◆ WHAT THIS TASK INVOLVES: Only the lines below between the ones containing "## cells by family after synthesis" and "a21oi_1: 275 / 1376", inclusive, are to be reproduced, each exactly as it stands.

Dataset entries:
┌────────
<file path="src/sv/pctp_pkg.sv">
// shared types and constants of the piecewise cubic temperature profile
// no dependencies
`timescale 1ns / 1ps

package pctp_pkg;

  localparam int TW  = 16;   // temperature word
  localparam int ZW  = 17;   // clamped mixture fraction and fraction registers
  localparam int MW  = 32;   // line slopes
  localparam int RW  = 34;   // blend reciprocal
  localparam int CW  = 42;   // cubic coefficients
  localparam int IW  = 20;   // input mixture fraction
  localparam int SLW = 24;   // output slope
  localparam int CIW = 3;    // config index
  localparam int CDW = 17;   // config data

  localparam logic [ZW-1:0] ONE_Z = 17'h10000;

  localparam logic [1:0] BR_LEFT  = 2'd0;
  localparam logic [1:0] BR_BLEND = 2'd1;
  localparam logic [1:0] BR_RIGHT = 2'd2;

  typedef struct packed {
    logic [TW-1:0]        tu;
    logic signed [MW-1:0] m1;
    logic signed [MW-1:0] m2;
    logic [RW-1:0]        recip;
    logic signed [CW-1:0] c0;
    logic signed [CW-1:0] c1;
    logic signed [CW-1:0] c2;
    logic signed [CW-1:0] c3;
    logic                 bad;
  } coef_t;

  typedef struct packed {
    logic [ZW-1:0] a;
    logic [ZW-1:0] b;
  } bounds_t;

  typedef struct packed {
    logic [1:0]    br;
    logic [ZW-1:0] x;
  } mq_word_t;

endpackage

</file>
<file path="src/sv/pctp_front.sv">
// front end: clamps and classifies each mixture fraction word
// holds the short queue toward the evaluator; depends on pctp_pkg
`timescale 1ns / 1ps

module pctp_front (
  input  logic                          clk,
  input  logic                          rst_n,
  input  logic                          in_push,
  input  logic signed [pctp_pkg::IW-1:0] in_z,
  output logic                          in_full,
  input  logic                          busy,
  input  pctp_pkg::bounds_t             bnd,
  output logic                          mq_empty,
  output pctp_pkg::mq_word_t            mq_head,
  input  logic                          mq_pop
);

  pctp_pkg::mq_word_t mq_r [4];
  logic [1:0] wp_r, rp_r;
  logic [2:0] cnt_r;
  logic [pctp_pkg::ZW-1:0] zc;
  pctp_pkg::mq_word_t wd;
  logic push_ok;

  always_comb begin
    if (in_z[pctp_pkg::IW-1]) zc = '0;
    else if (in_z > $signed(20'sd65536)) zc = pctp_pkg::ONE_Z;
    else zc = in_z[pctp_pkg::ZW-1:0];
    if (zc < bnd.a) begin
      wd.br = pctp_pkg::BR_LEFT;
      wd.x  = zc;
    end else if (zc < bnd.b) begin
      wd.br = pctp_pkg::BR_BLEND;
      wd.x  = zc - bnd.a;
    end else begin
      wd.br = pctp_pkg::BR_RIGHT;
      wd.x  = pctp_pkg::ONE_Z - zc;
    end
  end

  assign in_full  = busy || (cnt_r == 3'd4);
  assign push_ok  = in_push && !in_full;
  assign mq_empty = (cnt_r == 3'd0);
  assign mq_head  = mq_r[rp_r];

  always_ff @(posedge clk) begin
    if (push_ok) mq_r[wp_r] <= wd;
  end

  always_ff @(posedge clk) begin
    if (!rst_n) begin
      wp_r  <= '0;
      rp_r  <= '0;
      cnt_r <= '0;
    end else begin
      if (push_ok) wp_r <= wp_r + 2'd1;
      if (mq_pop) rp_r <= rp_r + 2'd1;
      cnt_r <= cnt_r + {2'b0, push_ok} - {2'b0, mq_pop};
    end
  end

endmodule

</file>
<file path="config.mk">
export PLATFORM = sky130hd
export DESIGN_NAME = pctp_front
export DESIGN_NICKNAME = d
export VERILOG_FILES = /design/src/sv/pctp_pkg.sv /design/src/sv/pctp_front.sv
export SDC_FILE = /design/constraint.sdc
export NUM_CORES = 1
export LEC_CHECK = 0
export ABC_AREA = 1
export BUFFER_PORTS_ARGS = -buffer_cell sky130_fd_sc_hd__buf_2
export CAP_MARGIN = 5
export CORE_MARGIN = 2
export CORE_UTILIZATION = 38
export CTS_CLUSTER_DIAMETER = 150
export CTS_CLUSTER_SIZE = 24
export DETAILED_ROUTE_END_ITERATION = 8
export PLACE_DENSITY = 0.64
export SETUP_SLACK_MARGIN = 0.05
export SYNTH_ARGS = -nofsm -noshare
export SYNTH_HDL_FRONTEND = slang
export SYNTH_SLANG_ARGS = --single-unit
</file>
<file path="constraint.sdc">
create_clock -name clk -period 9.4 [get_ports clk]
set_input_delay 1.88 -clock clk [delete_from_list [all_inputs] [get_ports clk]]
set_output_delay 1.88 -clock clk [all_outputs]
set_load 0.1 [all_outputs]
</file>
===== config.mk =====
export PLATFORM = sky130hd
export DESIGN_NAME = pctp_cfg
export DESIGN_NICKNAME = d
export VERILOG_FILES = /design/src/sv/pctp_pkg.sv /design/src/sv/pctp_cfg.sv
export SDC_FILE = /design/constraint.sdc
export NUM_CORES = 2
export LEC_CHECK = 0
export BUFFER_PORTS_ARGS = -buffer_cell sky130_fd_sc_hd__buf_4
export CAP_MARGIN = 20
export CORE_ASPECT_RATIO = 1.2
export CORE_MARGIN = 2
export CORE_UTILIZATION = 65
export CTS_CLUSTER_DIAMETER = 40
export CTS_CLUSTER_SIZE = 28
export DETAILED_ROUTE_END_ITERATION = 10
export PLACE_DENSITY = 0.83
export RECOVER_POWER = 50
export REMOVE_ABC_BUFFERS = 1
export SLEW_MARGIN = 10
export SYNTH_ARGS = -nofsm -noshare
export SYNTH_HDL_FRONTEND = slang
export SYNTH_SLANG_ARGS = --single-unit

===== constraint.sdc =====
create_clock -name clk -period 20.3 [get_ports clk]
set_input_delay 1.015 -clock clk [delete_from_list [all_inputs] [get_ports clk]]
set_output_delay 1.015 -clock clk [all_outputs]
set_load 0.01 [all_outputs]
└────────
┌────────
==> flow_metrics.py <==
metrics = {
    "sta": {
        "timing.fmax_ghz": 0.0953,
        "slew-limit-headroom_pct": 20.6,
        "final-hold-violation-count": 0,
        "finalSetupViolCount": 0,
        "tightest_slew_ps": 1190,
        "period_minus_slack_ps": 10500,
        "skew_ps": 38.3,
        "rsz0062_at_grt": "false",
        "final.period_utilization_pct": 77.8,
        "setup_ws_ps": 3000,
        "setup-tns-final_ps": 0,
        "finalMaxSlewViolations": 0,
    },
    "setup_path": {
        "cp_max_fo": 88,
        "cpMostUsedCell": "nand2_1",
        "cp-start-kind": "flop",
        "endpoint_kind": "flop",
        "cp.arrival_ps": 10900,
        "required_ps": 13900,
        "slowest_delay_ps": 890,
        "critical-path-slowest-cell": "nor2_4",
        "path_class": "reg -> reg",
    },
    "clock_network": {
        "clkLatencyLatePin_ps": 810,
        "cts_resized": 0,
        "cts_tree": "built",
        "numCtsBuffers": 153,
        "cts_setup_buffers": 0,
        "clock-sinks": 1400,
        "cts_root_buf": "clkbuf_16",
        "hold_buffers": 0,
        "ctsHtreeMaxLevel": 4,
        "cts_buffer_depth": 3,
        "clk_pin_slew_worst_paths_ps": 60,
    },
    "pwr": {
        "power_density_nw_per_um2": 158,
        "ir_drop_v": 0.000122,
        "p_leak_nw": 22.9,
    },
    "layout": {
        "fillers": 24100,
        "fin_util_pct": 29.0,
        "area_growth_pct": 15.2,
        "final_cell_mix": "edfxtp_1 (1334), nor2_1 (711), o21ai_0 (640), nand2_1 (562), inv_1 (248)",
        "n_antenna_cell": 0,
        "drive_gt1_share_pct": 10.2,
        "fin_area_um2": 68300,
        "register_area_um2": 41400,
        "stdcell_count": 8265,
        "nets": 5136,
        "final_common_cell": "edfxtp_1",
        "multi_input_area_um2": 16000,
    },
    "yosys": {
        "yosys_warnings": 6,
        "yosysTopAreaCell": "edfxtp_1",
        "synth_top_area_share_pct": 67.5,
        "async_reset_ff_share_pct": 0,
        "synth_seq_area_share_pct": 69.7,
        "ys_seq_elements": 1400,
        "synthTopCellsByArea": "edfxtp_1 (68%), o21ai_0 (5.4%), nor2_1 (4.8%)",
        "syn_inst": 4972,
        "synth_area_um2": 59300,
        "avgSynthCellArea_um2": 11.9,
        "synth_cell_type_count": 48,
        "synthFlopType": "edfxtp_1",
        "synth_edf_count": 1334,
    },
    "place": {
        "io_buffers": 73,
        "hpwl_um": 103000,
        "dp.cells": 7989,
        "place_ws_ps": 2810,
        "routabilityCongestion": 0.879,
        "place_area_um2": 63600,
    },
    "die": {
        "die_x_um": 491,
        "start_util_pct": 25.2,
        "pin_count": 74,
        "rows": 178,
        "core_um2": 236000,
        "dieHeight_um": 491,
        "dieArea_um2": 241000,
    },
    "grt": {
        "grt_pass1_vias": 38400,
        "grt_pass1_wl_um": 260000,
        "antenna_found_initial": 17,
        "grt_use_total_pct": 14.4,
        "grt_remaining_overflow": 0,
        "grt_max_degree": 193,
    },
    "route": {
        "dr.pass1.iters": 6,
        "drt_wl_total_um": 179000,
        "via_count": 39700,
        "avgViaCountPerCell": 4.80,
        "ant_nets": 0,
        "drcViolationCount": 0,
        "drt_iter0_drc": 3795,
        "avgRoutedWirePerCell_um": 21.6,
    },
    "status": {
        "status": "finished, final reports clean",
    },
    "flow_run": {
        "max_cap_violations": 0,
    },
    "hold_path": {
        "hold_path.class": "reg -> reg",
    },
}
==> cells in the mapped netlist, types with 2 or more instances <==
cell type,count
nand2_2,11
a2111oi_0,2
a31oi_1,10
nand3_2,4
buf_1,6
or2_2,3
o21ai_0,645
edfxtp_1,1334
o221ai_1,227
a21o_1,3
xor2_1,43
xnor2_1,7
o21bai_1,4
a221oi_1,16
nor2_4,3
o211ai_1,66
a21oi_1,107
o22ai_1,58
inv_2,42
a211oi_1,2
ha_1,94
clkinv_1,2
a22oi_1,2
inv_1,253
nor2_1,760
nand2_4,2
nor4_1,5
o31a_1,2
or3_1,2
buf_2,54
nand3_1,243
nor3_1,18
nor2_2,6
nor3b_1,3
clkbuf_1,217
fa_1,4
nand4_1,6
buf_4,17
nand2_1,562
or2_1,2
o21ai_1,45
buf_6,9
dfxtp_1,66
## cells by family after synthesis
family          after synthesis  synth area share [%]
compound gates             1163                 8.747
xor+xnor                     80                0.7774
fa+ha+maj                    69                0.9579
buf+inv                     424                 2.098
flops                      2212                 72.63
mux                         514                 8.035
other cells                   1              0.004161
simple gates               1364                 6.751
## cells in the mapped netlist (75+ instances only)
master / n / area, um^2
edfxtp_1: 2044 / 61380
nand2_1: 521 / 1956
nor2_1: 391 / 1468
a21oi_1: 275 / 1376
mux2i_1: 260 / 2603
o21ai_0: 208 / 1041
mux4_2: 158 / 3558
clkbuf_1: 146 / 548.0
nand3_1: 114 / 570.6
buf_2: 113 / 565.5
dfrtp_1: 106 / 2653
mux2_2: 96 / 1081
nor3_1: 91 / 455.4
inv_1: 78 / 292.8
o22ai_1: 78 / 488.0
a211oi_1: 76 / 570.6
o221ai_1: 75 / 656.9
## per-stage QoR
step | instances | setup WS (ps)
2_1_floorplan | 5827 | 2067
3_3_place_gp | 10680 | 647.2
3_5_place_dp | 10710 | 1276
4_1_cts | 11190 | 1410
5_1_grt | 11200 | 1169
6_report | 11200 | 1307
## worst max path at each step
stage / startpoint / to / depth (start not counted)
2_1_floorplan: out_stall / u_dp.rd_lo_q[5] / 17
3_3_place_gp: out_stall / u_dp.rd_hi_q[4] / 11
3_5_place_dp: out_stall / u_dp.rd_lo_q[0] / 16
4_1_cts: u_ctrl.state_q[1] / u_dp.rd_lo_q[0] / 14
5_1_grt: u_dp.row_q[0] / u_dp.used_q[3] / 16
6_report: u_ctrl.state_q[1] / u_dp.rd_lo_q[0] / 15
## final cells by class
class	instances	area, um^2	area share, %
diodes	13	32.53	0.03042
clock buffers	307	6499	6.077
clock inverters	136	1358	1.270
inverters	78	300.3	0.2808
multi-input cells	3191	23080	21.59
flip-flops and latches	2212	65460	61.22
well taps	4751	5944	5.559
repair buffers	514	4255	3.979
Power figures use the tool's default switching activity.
└────────
◆ ANSWER SECTION:
## cells by family after synthesis
family          after synthesis  synth area share [%]
compound gates             1163                 8.747
xor+xnor                     80                0.7774
fa+ha+maj                    69                0.9579
buf+inv                     424                 2.098
flops                      2212                 72.63
mux                         514                 8.035
other cells                   1              0.004161
simple gates               1364                 6.751
## cells in the mapped netlist (75+ instances only)
master / n / area, um^2
edfxtp_1: 2044 / 61380
nand2_1: 521 / 1956
nor2_1: 391 / 1468
a21oi_1: 275 / 1376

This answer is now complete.